# Local NW Mosses (pic heavy!)



## afterdark (Jan 16, 2007)

Went for a hike this afternoon and was able to gather a few different mosses to try out. I know they are all temperate and therefore will probably die, but what the hey - they look great! Plus, this gives me something to try out my new substrate on before I plant my tank next week.

Pics:









Moss One









Moss Two









Moss Three









Moss Four









Moss Five









I know I'm probably crazy to ask, but does anyone know what any of these are?


----------



## Corpus Callosum (Apr 7, 2007)

Moss 3 looks like it could be a Thuidium species, but I really have no idea.


----------



## markbudde (Jan 4, 2008)

I used this site for help on IDing localcommon mosses. It's probably not too different from whats up in BC.
Article - The Crytogamic Carpet --Mosses in Seattle by Arthur Lee Jacobson

-mark


----------



## afterdark (Jan 16, 2007)

markbudde said:


> I used this site for help on IDing localcommon mosses. It's probably not too different from whats up in BC.
> Article - The Crytogamic Carpet --Mosses in Seattle by Arthur Lee Jacobson
> 
> -mark


Thanks for the link Mark - looks like it will have some great info.


> The city of Vancouver, B.C., with a climate similar to Seattle's, has more than 130 species of moss, so more may eventually be found in Seattle.


I knew this was going to be a good challenge!


----------



## josh_r (Feb 4, 2005)

moss #1
plagiothecium undulatum

moss #2
looks to be riccardia multifida or lepidozia reptans. it is really hard to make it out in the pic. would need a close up. - thess are actually liverworts. 

moss #3
looks to be kinderbergia oregana

moss #4
ulota or dicranum. ulota are smaller mosses while dicranum tend to be larger i believe.

moss #5
oligotrichum parallelum would be my guess

some native mosses can grow long term in the frog viv. you just have to experiment.... most dont... but some do. i have found that mostly the sheet mosses do well.


----------



## afterdark (Jan 16, 2007)

Absolutely awesome!

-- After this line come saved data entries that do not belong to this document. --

This is an optimization exercise on Yosys and OpenROAD, whose aim is small area, not a production implementation.
Where RTL was checked, it was by simulation tests only, not by an equivalence proof against the original.
Function not checked in runs 4 and 5: the RTL went through the layout flow alone.
No activity file was given, so power comes from the tool's default toggle rates.

[design/flow/config.mk]
export PLATFORM = sky130hd
export DESIGN_NAME = calc_core
export DESIGN_NICKNAME = calc_core
export VERILOG_FILES = /design/flow/design.v
export SDC_FILE = /design/flow/constraint.sdc
export NUM_CORES = 4
export LEC_CHECK = 0
export CAP_MARGIN = 40
export CORE_MARGIN = 2
export CORE_UTILIZATION = 40
export SLEW_MARGIN = 20
[design/flow/constraint.sdc]
create_clock -name core_clock -period 8.0 [get_ports {clk}]
set_input_delay 1.6000 -clock core_clock [delete_from_list [all_inputs] [get_ports {clk}]]
set_output_delay 1.6000 -clock core_clock [all_outputs]
set_load 0.01 [all_outputs]
[design/flow/design.v]
module calc_core #(
  parameter  int WIDTH = 32,
  localparam int NIB   = WIDTH / 4,
  localparam int SHW   = $clog2(WIDTH)
) (
  input  logic               clk,
  input  logic               rst,
  input  logic [NIB-1:0]     inc_pulse,
  input  logic               dec,
  input  logic               sel,
  input  logic [3:0]         op,
  input  logic               start,
  output logic               busy,
  output logic               done,
  output logic [WIDTH-1:0]   opa,
  output logic [WIDTH-1:0]   opb,
  output logic [2*WIDTH-1:0] result,
  output logic [2*WIDTH-1:0] last_result,
  output logic               zf,
  output logic               sf,
  output logic               cf,
  output logic               of,
  output logic               err
);
  localparam int W2 = 2 * WIDTH;
  logic             busy_q, done_q, zv_q, wb_q, cfn_q, ofn_q, cq_q;
  logic [SHW+1:0]   cnt_q;
  logic [3:0]       opr_q;
  logic [WIDTH-1:0] x_q, y_q, opa_q, opb_q;
  logic [W2-1:0]    res_q, last_q;
  logic             sf_q, cf_q, of_q, err_q;
  logic o_add, o_sub, o_mul, o_div, o_and, o_or, o_nor, o_not, o_slt, o_sltu;
  logic o_shl, o_shr, o_sra, o_rol, o_pass, o_addsub, o_cmp, o_logic;
  always_comb begin
    o_add    = opr_q == 4'h0;
    o_sub    = opr_q == 4'h1;
    o_mul    = opr_q == 4'h2;
    o_div    = opr_q == 4'h3;
    o_and    = opr_q == 4'h4;
    o_or     = opr_q == 4'h5;
    o_nor    = opr_q == 4'h6;
    o_not    = opr_q == 4'h7;
    o_slt    = opr_q == 4'h8;
    o_sltu   = opr_q == 4'h9;
    o_shl    = opr_q == 4'hA;
    o_shr    = opr_q == 4'hB;
    o_sra    = opr_q == 4'hC;
    o_rol    = opr_q == 4'hD;
    o_pass   = opr_q == 4'hE;
    o_cmp    = o_slt | o_sltu;
    o_addsub = o_add | o_sub;
    o_logic  = o_and | o_or | o_nor | o_not | o_pass;
  end
  logic [SHW+1:0] cnt_inc;
  logic [1:0]     hi;
  logic [SHW-1:0] tgt;
  logic           last, lmid, fin;
  always_comb begin
    cnt_inc = cnt_q + 1'b1;
    hi      = (o_shr | o_sra) ? 2'b11 : (o_logic ? 2'b10 : 2'b01);
    tgt     = (o_shl | o_rol) ? opb_q[SHW-1:0] : '0;
    last    = (cnt_inc == {hi, tgt});
    lmid    = (cnt_inc == {2'b01, {SHW{1'b0}}});
    fin     = busy_q && !wb_q && last;
  end
  logic m_xfer, m_rot, m_dupy, m_xrot, m_lgc, m_ldb;
  always_comb begin
    m_ldb  = o_logic && lmid;                        
    m_xrot = o_logic && !cnt_q[SHW];                 
    m_lgc  = o_logic && cnt_q[SHW];                  
    m_rot  = (o_shr | o_sra) && !cnt_q[SHW+1];       
    m_dupy = o_rol && cnt_q[SHW];                    
    m_xfer = !(o_mul | o_div | m_rot | m_dupy | o_logic);
  end
  logic             xa, yb, fbit, inv, cout, q, lt, ovf, x0in, pre, c, cb;
  logic             sel_s, sel_t;
  logic [WIDTH-1:0] t, bp, u, s, xi, x_step, y_step;
  always_comb begin
    xa = x_q[WIDTH-1];
    yb = y_q[WIDTH-1];
    if (o_mul || (o_logic && !cnt_q[SHW]))
      fbit = 1'b0;
    else if (m_dupy)
      fbit = yb;
    else if (m_lgc)
      fbit = o_and ? (xa & yb) : o_or ? (xa | yb) : o_nor ? ~(xa | yb)
           : o_not ? ~xa : xa;
    else
      fbit = xa;
    t   = {y_q[WIDTH-2:0], fbit};
    inv = o_sub || o_div || o_cmp;
    bp  = opb_q ^ {WIDTH{inv}};
    cb = inv;
    for (int k = 0; k < 4; k++) begin
      c = (k == 0) ? inv : 1'b0;
      for (int j = 0; j < 8; j++) begin
        u[8*k+j] = t[8*k+j] ^ bp[8*k+j] ^ c;
        c = (t[8*k+j] & bp[8*k+j]) | (t[8*k+j] & c) | (bp[8*k+j] & c);
      end
      if (k == 0) begin
        s[7:0] = u[7:0];
        cb     = c;
      end else begin
        pre = 1'b1;
        for (int j = 0; j < 8; j++) begin
          s[8*k+j] = u[8*k+j] ^ (cb & pre);
          pre      = pre & u[8*k+j];
        end
        cb = c | (cb & pre);
      end
    end
    cout = cb;
    q    = yb | cout;
    ovf  = (t[WIDTH-1] == bp[WIDTH-1]) && (s[WIDTH-1] != t[WIDTH-1]);
    lt   = o_slt ? ((t[WIDTH-1] != opb_q[WIDTH-1]) ? t[WIDTH-1] : !cout)
                 : !cout;
    sel_s = (o_mul && xa) || (o_div && q) || (o_addsub && last) || m_ldb;
    sel_t = !sel_s && !(o_cmp && last);
    y_step = sel_s ? s : (sel_t ? t : {{(WIDTH-1){1'b0}}, lt});
    xi  = x_q;
    pre = cq_q;
    for (int j = 0; j < WIDTH; j++) begin
      xi[j] = x_q[j] ^ pre;
      pre   = pre & x_q[j];
    end
    if (o_mul || m_rot)
      x0in = yb;
    else if (m_xrot)
      x0in = xa;
    else
      x0in = o_div && q;
    x_step = {xi[WIDTH-2:0], x0in};
  end
  logic             i_shift;
  always_comb begin
    i_shift = op[3] && (op[2:1] == 2'b01 || op[2:0] == 3'b100 || op[2:0] == 3'b101);
  end
  logic [WIDTH-1:0] opa_d, opb_d;
  logic             edit;
  function automatic logic [3:0] tog(input logic [3:0] n, input logic d, input logic en);
    logic [3:0] tt;
    tt[0] = en;
    tt[1] = tt[0] & (n[0] ^ d);
    tt[2] = tt[1] & (n[1] ^ d);
    tt[3] = tt[2] & (n[2] ^ d);
    tog = n ^ tt;
  endfunction
  always_comb begin
    edit  = !busy_q && !start;
    for (int i = 0; i < NIB; i++) begin
      opa_d[4*i +: 4] = tog(opa_q[4*i +: 4], dec, edit && inc_pulse[i] && !sel);
      opb_d[4*i +: 4] = tog(opb_q[4*i +: 4], dec, edit && inc_pulse[i] && sel);
    end
  end
  logic bz;
  assign bz = (opb_q == '0);
  always_ff @(posedge clk) begin
    if (busy_q) begin
      x_q   <= x_step;
      y_q   <= y_step;
      cnt_q <= cnt_inc;
      wb_q  <= fin;
      cq_q  <= o_mul && xa && cout;
      cfn_q <= cout;
      ofn_q <= ovf;
    end else begin
      x_q   <= i_shift ? res_q[WIDTH-1:0] : opa_q;
      y_q   <= {WIDTH{op == 4'hC && res_q[WIDTH-1]}};
      cnt_q <= {2'b00, (op == 4'hB || op == 4'hC) ? opb_q[SHW-1:0] : {SHW{1'b0}}};
      wb_q  <= 1'b0;
      cq_q  <= 1'b0;
      opr_q <= op;
    end
  end
  always_ff @(posedge clk or posedge rst) begin
    if (rst) begin
      busy_q <= 1'b0;
      done_q <= 1'b0;
      opa_q  <= '0;
      opb_q  <= '0;
      res_q  <= '0;
      last_q <= '0;
      zv_q   <= 1'b0;
      sf_q   <= 1'b0;
      cf_q   <= 1'b0;
      of_q   <= 1'b0;
      err_q  <= 1'b0;
    end else begin
      opa_q  <= opa_d;
      opb_q  <= opb_d;
      done_q <= (busy_q && wb_q) || (!busy_q && start && op == 4'hF);
      if (busy_q) begin
        if (wb_q) busy_q <= 1'b0;
      end else if (start && op != 4'hF) begin
        busy_q <= 1'b1;
      end
      if (!busy_q && start && op == 4'hF) err_q <= 1'b1;
      if (busy_q && wb_q) begin
        res_q  <= {xi, y_q};
        last_q <= res_q;
        zv_q   <= 1'b1;
        sf_q   <= o_mul ? xi[WIDTH-1] : y_q[WIDTH-1];
        cf_q   <= o_addsub && cfn_q;
        of_q   <= o_addsub && ofn_q;
        err_q  <= o_div && bz;
      end
    end
  end
  assign busy        = busy_q;
  assign done        = done_q;
  assign opa         = opa_q;
  assign opb         = opb_q;
  assign result      = res_q;
  assign last_result = last_q;
  assign zf          = zv_q && (res_q == '0);
  assign sf          = sf_q;
  assign cf          = cf_q;
  assign of          = of_q;
  assign err         = err_q;
endmodule
[design/flow/flow/run.sh]
#!/bin/bash
# The standard layout (standard.sh), with three changes:
#  - synthesis maps with an area-recovering ABC script (same Yosys flow,
#    same registers; only the ABC script differs), see abc.script
#  - port buffers use the smallest buffer cell
#  - CTS inserts no dummy loads and uses clkbuf_8 leaves
set -euo pipefail
here=$(pwd)
rm -rf "$here/scripts_abc"
cp -r "$FLOW_HOME/scripts" "$here/scripts_abc"
cp "$here/flow/abc.script" "$here/scripts_abc/abc_speed.script"
SCRIPTS_DIR="$here/scripts_abc" bash standard.sh synth > synth.log 2>&1
export BUFFER_PORTS_ARGS="-buffer_cell sky130_fd_sc_hd__buf_1"
export CTS_ARGS="-sink_clustering_enable -repair_clock_nets -dont_use_dummy_load -buf_list sky130_fd_sc_hd__clkbuf_8 -sink_clustering_size 20 -sink_clustering_max_diameter 60"
bash standard.sh finish > layout.log 2>&1
[design/flow/flow/abc.script]
&get -n
&st
&dch
&nf -R 1000
&put
topo
stime -c
dnsize -c
[design/flow/standard.sh]
#!/bin/bash
# synth_recipe.tcl (not shown) runs the flow's synth.tcl, then flattens the netlist and writes it again
# the make line also repeats each setting of config.mk as NAME=value (left out here)
make -C /OpenROAD-flow-scripts/flow DESIGN_CONFIG=/design/flow/config.mk WORK_HOME=/design/flow/orfs CLKGATE_MAP_FILE= SYNTH_SCRIPT=/design/flow/synth_recipe.tcl "${@:-finish}"
==> impl_metrics.env, run 1 <==
export IMPL_maxSlewViolCount=0
export IMPL_status="finished clean"
export IMPL_synth_fp_nets=1205
export IMPL_dr_pass1_iters=5
export IMPL_ys_types=40
export IMPL_core_um2=31700
export IMPL_async_flop_share=0.716
export IMPL_final_util=0.472
export IMPL_yosys_warnings=1
export IMPL_die_w_um=184
export IMPL_final_antenna_net_count=0
export IMPL_place_area_um2=14500
export IMPL_path_class="flip-flop to flip-flop"
export IMPL_syn_area_um2=13000
export IMPL_internal_power_mw=3.31
export IMPL_routedWlPerCell_um=17.9
export IMPL_sequentialPowerShare=0.461
export IMPL_syn_to_final_growth_pct=15.3
export IMPL_swShare=0.418
export IMPL_start_util=0.409
export IMPL_grt_remaining_overflow=0
export IMPL_num_vias=9231
export IMPL_n_antenna_cell=0
export IMPL_synth_top_family_by_area="multiplexers"
export IMPL_final_hold_viol_count=0
export IMPL_muxShareOfSynthArea=0.125
export IMPL_cts_sinks=278
export IMPL_synth_xor_area_frac=0.112
export IMPL_cpMaxStageDelayCell="edfxtp_1"
export IMPL_power_frac_clock=0.130
export IMPL_synthFlopType="dfrtp_1"
export IMPL_cap_violations=0
export IMPL_cpPeakStageDelay_ps=540
export IMPL_rsz0062_at_grt="false"
export IMPL_grt_first_pass_wirelength_um=51600
export IMPL_syn_avg_cell_area_um2=11.6
export IMPL_p_sw_mw=2.37
export IMPL_drtIter0Drc=545
export IMPL_vias_per_cell=5.17
export IMPL_root_buffer="clkbuf_8"
export IMPL_cp_top_family="adder cells"
export IMPL_vdd_ir_drop_max_v=0.000171
export IMPL_p_leak_nw=6.76
export IMPL_p_comb_frac=0.409
export IMPL_die_area_um2=33900
export IMPL_finalSetupViolCount=0
export IMPL_min_period_over_period=0.927
export IMPL_rows=65
export IMPL_io_pins=216
export IMPL_fin_area_um2=15000
export IMPL_cts_htree_levels=1
export IMPL_worst_setup_path_end_kind="flip-flop"
export IMPL_grt_usage=0.192
export IMPL_clock_fmax_ghz=0.135
export IMPL_synth_edf_count=6
export IMPL_synthAdderAreaFrac=0.0818
export IMPL_critPathBufInv=2
export IMPL_fp_dieH_um=184
export IMPL_layout_drive_gt1_share=0.0412
export IMPL_gp_congestion=0.866
export IMPL_routed_wirelength_um=32000
export IMPL_start_kind="flip-flop"
export IMPL_grt_max_degree=82
export IMPL_clk_pin_slew_ps=110
export IMPL_grt_antenna_before_repair=0
export IMPL_synth_compound_area_share=0.0619
export IMPL_crit_required_ps=8470
export IMPL_hp_class="flip-flop to flip-flop"
export IMPL_setup_tns_ps=0
export IMPL_clock_path_buffers=3
export IMPL_nets=1471
export IMPL_ys_seq_area_frac=0.510
export IMPL_arrival_ps=7890
export IMPL_powerDensity_nw_per_um2=380
export IMPL_drc=0
export IMPL_slew_headroom=0.492
export IMPL_cts_tree="yes"
export IMPL_fin_worst_skew_ps=53.4
export IMPL_synth_seq_cells=278
export IMPL_synthSimpleGateAreaFrac=0.101
export IMPL_syn_inst=1120
export IMPL_cp_max_fo=33
export IMPL_portBuffers=215
export IMPL_cp_common_cell="fa_1"
export IMPL_period_minus_slack_ps=7420
export IMPL_hpwl_um=23400
export IMPL_grt_pass1_vias=9182
export IMPL_clk_latency_ps=580
export IMPL_worst_pin_slew_ps=762
export IMPL_cts_made_buffers=26
-- sequential cells by signal, summed over array words and instances, names as in the netlist --
| name | cells |
|---|---|
| err_q | 1 |
| opr_q | 4 |
| done_q | 1 |
| opa_q | 32 |
| ofn_q | 1 |
| of_q | 1 |
| cq_q | 1 |
| x_q | 32 |
| res_q | 64 |
| busy_q | 1 |
| cnt_q | 7 |
| last_q | 64 |
| opb_q | 32 |
| y_q | 32 |
| wb_q | 1 |
| sf_q | 1 |
| zv_q | 1 |
| cf_q | 1 |
| cfn_q | 1 |
-- layout make-up --
class	count	area [um2]
clock buffers	26	358
fillers	3009	16800
inverters	27	109
multi-input cells	815	6290
flip-flops and latches	278	6620
well taps	402	503
repair buffers	238	1080
-- logic make-up after synthesis --
group           after synthesis
fa+ha+maj                    68
mux                         147
flops                       278
simple gates                285
compound gates              149
xor+xnor                    166
buf+inv                      27
-- final timing paths --
| kind | start | end | slack (ps) | cells past startpoint |
|---|---|---|---|---|
| max | opr_q[1] | y_q[19] | 580 | 26 |
| max reg2reg | opr_q[1] | y_q[19] | 580 | 26 |
| min reg2reg | y_q[0] | res_q[0] | 470 | 2 |
| max in group asynchronous | rst | res_q[5] | 5890 | 4 |
| min in group asynchronous | rst | res_q[39] | 1060 | 2 |
| min | y_q[0] | res_q[0] | 470 | 2 |
-- per-layer routing --
layer / up-vias / share of wire / GRT usage / routed length [um]
li1: 4430 / - / - / -
met1: 4539 / 0.46 / 0.272 / 14800
met2: 215 / 0.47 / 0.312 / 15000
met3: 47 / 0.045 / 0.0244 / 1440
met4: 0 / 0.021 / 0.0470 / 670
met5: - / 0 / 0 / 0
-- layout by cell type (no fill, tap or decap), types with 24 or more instances in the layout --
master,synthesis,routed
buf_1,0,214
dfrtp_1,199,198
mux2_1,115,115
nand2_1,109,108
o21ai_0,91,91
xnor2_1,91,91
xor2_1,75,75
nor2_1,74,73
dfxtp_1,73,73
ha_1,40,40
a21oi_1,38,36
mux2i_1,32,32
fa_1,28,28
clkinv_1,27,26
clkbuf_8,0,26
nor4_1,24,24
-- power by group through the flow --
| stage | registers [mW] | logic [mW] | clock network, mW |
|---|---|---|---|
| floorplan | 2.68 | 1.38 | 0 |
| global placement | 2.64 | 2.26 | 0 |
| detailed placement | 2.66 | 2.32 | 0 |
| CTS | 2.63 | 2.33 | 0.776 |
| global route | 2.72 | 2.63 | 0.830 |
| finish | 2.62 | 2.32 | 0.742 |
-- timing repair --
action                     4_1_cts  5_1_grt
setup endpoints to repair        0        2
buffers inserted                 0        6
resized for setup                0        1
hold buffers                     0        0
-- synthesized netlist by cell type (5+ instances only) --
cell / n / share of area
a21oi_1: 38 / 0.015
clkinv_1: 27 / 0.0078
dfrtp_1: 199 / 0.38
dfxtp_1: 73 / 0.11
edfxtp_1: 6 / 0.014
fa_1: 28 / 0.043
ha_1: 40 / 0.039
mux2_1: 115 / 0.10
mux2i_1: 32 / 0.025
nand2_1: 109 / 0.032
nand2b_1: 5 / 0.0024
nand3_1: 14 / 0.0054
nand4_1: 20 / 0.0096
nor2_1: 74 / 0.021
nor2b_1: 7 / 0.0034
nor3_1: 11 / 0.0042
nor4_1: 24 / 0.012
o21ai_0: 91 / 0.035
xnor2_1: 91 / 0.061
xor2_1: 75 / 0.051
-- worst min-delay path: stages, from the launching register on --
cell and delay [ps]:
dfxtp_1 310, clkinv_1 80, o21ai_0 80
-- per-stage QoR --
step	hold WS, ps	worst slack, ps	instances	power [mW]
detailed placement	452	552	1754	4.98
global placement	450	470	1747	4.90
floorplan	434	16.2	1120	4.06
global route	487	19.4	1786	6.18
finish	470	580	1786	5.68
CTS	473	415	1780	5.74
==> run 2: changes to the inputs <==
==> design/flow/flow/abc.script (replaced) <==
strash
dch -f
amap -m -F 4 -A 8
topo
buffer -c
topo
stime -c
upsize -c
dnsize -c
==> impl_metrics.env, run 2 <==
export IMPL_status="finished clean"
export IMPL_cts_tree="yes"
export IMPL_grt_pass1_vias=10100
export IMPL_internal_power_mw=3.53
export IMPL_p_comb_frac=0.437
export IMPL_nets=1564
export IMPL_start_util=0.409
export IMPL_hp_class="flip-flop to flip-flop"
export IMPL_cap_violations=0
export IMPL_vdd_ir_drop_max_v=0.000169
export IMPL_layout_common_cells="214 x buf_1, 199 x dfrtp_1, 151 x inv_1"
export IMPL_cts_htree_levels=1
export IMPL_cpMaxStageDelayCell="edfxtp_1"
export IMPL_yosysTopAreaCell="dfrtp_1"
export IMPL_syn_area_um2=13000
export IMPL_die_area_um2=33900
export IMPL_setup_tns_ps=0
export IMPL_final_hold_viol_count=0
export IMPL_rsz0062_at_grt="false"
export IMPL_dr_pass1_iters=6
export IMPL_clk_latency_ps=590
export IMPL_root_buffer="clkbuf_8"
export IMPL_hpwl_um=26400
export IMPL_grt_first_pass_wirelength_um=58400
export IMPL_min_period_over_period=0.910
export IMPL_synth_common_cells="199 x dfrtp_1, 154 x inv_1, 125 x nor2_1"
export IMPL_finalSetupViolCount=0
export IMPL_n_antenna_cell=0
export IMPL_synth_seq_cells=278
export IMPL_whs_ps=475
export IMPL_die_w_um=184
export IMPL_period_minus_slack_ps=7280
export IMPL_clk_pin_slew_ps=110
export IMPL_dp_cells=1850
export IMPL_syn_inst=1292
export IMPL_synthFlopType="dfrtp_1"
export IMPL_io_pins=216
export IMPL_maxSlewViolCount=0
export IMPL_p_leak_nw=6.33
export IMPL_cpPeakStageDelay_ps=510
export IMPL_powerDensity_nw_per_um2=435
export IMPL_vias_per_cell=5.64
export IMPL_cp_common_cell="fa_1"
export IMPL_crit_required_ps=8520
export IMPL_grt_remaining_overflow=0
export IMPL_p_sw_mw=2.83
export IMPL_swShare=0.445
export IMPL_core_um2=31700
export IMPL_final_instance_count_excl_fill=1879
export IMPL_clock_fmax_ghz=0.137
export IMPL_fin_worst_skew_ps=39.3
export IMPL_syn_to_final_growth_pct=12.5
export IMPL_worst_setup_path_end_kind="flip-flop"
export IMPL_worst_pin_slew_ps=837
export IMPL_cts_setup_buffers=0
export IMPL_num_vias=10600
export IMPL_layout_commonest_cell="buf_1"
export IMPL_ys_types=51
export IMPL_rows=65
export IMPL_final_antenna_net_count=0
export IMPL_grt_max_degree=85
export IMPL_synth_fp_nets=1377
export IMPL_power_frac_clock=0.122
export IMPL_yosys_warnings=1
export IMPL_grt_antenna_before_repair=0
export IMPL_async_flop_share=0.716
export IMPL_drtIter0Drc=814
export IMPL_path_class="flip-flop to flip-flop"
export IMPL_synth_top_cell_area_share=0.384
export IMPL_yosys_top_cells_area="dfrtp_1 38%, dfxtp_1 11%, o22a_1 7.8%, o22ai_1 4.9%, inv_1 4.5%"
export IMPL_fp_dieH_um=184
export IMPL_portBuffers=215
export IMPL_routed_wirelength_um=37300
export IMPL_cts_sinks=278
export IMPL_synth_edf_count=6
export IMPL_slew_headroom=0.442
export IMPL_clock_path_buffers=3
export IMPL_ys_seq_area_frac=0.511
export IMPL_ff2ff_setup_slack_ps=720
export IMPL_gp_congestion=0.885
export IMPL_syn_avg_cell_area_um2=10.0
export IMPL_synth_most_common_cell="dfrtp_1"
export IMPL_grt_usage=0.219
export IMPL_largestRegisters="last_q: 64 flops, res_q: 64 flops"
export IMPL_routedWlPerCell_um=19.8
export IMPL_layout_drive_gt1_share=0.0562
export IMPL_cp_max_fo=33
export IMPL_sequentialPowerShare=0.441
export IMPL_start_kind="flip-flop"
export IMPL_cts_made_buffers=28
export IMPL_drc=0
export IMPL_arrival_ps=7790
run 2: cell count changes in the layout (fill, tap and decap cells not counted), moves of 50 or more:
cell	delta
inv_1	+151
o22a_1	+116
mux2_1	-115
o22ai_1	+100
xnor2_1	-91
nand2_1	-79
xor2_1	-75
a21oi_1	+69
nor2_1	+52
o21ai_0	-50
o221ai_1	+50
run 2: power groups by stage:
stage	Sequential (mW)	Combinational [mW]	Clock, mW
after floorplan	2.82	1.73	0
after global placement	2.80	2.72	0
after detailed placement	2.83	2.77	0
after CTS	2.80	2.78	0.803
after global routing	2.91	3.14	0.852
final	2.80	2.78	0.774
run 2: kinds of logic (layout without fill, tap and decap cells):
logic type | Yosys count | after routing | synth area share
AO/OA/AOI/OAI | 468 | 468 | 0.250
buffers and inverters | 240 | 425 | 0.0711
adder cells (fa/ha/maj) | 68 | 68 | 0.0818
AND/OR/NAND/NOR | 238 | 238 | 0.0861
flip-flops | 278 | 278 | 0.511
run 2: critical path: cells and delay by family, from the launching register on:
kind / cells / cell delay [ps]
adder cells (fa/ha/maj): 7 / 2730
AO/OA/AOI/OAI: 11 / 2050
buffers and inverters: 9 / 970
AND/OR/NAND/NOR: 11 / 940
flip-flops: 1 / 510
run 2: worst paths after layout:
path                               to  cells after the start     start
hold / removal                   zv_q                      1      zv_q
setup / recovery               y_q[0]                     38  opr_q[1]
setup reg to reg               y_q[0]                     38  opr_q[1]
hold reg to reg                  zv_q                      1      zv_q
min in group asynchronous  last_q[52]                      2       rst
max in group asynchronous    res_q[8]                      5       rst
run 2: layout make-up:
cell class / count / area (um2)
timing repair buffer: 231 / 1000
fill: 3091 / 17100
multi-input combinational: 774 / 5450
sequential: 278 / 6620
tap: 402 / 503
inverter: 166 / 636
clock buffer: 28 / 385
run 2: per-stage QoR:
step                      cell area [um2]  worst slack [ps]  total power, mW   util
after detailed placement            14200               659             5.60  0.447
after CTS                           14600               668             6.38  0.459
after floorplan                     13000               974             4.55      -
final                               14600               724             6.35  0.460
after global routing                14600              72.0             6.90  0.460
after global placement              14100               842             5.53  0.444
run 2: timing repair:
| item | CTS | global route |
|---|---|---|
| endpoints found under the hold margin | 0 | 0 |
| gates resized for setup | 0 | 1 |
| setup endpoints to repair | 0 | 1 |
| hold buffers | 0 | 0 |
run 2: layer usage:
metal,vias to the layer above,track usage,share of wire
met4,0,0.0454,0.018
met1,5165,0.327,0.49
met3,48,0.0283,0.052
met5,-,0,0
met2,311,0.340,0.44
li1,5074,-,-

Thanks Josh!

I'll get a closer shot of 2 and 4 tomorrow. 1, 3 and 5 are bang on.

You're the man!


----------



## Corpus Callosum (Apr 7, 2007)

Good stuff Josh! I would like to know about moss number 2 when there's a close up pic.


----------



## skylsdale (Sep 16, 2007)

For whatever it's worth, my experience with the same or similar types of mosses are:

#2: has done best for me in boggy/soggy conditions.

#3: seems to do well epiphytically (did you collect it from a branch or boulder edge?) and decent moisture. 

I'm thinking #4 won't do that well...or at least will go through a die-off period, which is what I have experienced with many of the NW mosses I've worked with. Many have a growth period, die off or fade a bit, and then boost into another growth period.


----------



## josh_r (Feb 4, 2005)

skylsdale said:


> For whatever it's worth, my experience with the same or similar types of mosses are:
> 
> #2: has done best for me in boggy/soggy conditions.
> 
> ...


this is pretty much the same results ive had. i have noticed that the small sheet moss species do very well. there is one species in particular... it is very similar to hypnum circinale. i dont know the name for it. i need to find out some day... only thing is, ive only found it growing in high elevation pine forest in arizona. 

anotehr one that i've had good success with in the viv is schistostega pennata. this is one of my FAVORITES! very cool stuff! it grows very well from spore from the original parent plant.


----------



## afterdark (Jan 16, 2007)

Better pics are coming tomorrow night - gotta get the Canon from work to get the closeups required for proper ID. 

Stay tuned moss fans!


----------



## GeorgiaB (Apr 23, 2009)

Keep us updated. As another vancouver/fraser valley local I would love to know if any of these work out! Where did you find them?


----------



## bobberly1 (Jul 16, 2008)

Lush mosses, can't wait to see how they grow.


----------



## Marinarawr (Jan 14, 2009)

Wow. They're all great but #3 is . I might hit you up for some if you find that it does well .


----------



## afterdark (Jan 16, 2007)

All of the mosses are still alive in the deli cups.

I put one, two and three in my galact viv about a month ago and I haven't noticed any growth - but they haven't died off yet either. 

I'll try to get some more pics up soon...


----------



## thedude (Nov 28, 2007)

ive used all of these before, or atleast they looked a lot like them. they came from out in my woods. 2 survived for me but never grew at all and 3 grew across some wood quite nicely. 5 lived in one of my tanks for a few months and then died, never came back though. the other 2 died pretty quickly and never came back.


----------



## stitchb (Jan 26, 2009)

afterdark said:


> Better pics are coming tomorrow night - gotta get the Canon from work to get the closeups required for proper ID.
> 
> Stay tuned moss fans!


I have number 4!!! I dont't think it is a moss...none the less, it's doing fine. Mine died off a bit but has since bounced back and looks great now. Great pix too btw


----------



## clifford (Oct 17, 2008)

Just added a few different types of local mosses to a few of my vivs to see what would happen. Any updates on how these turned out?


----------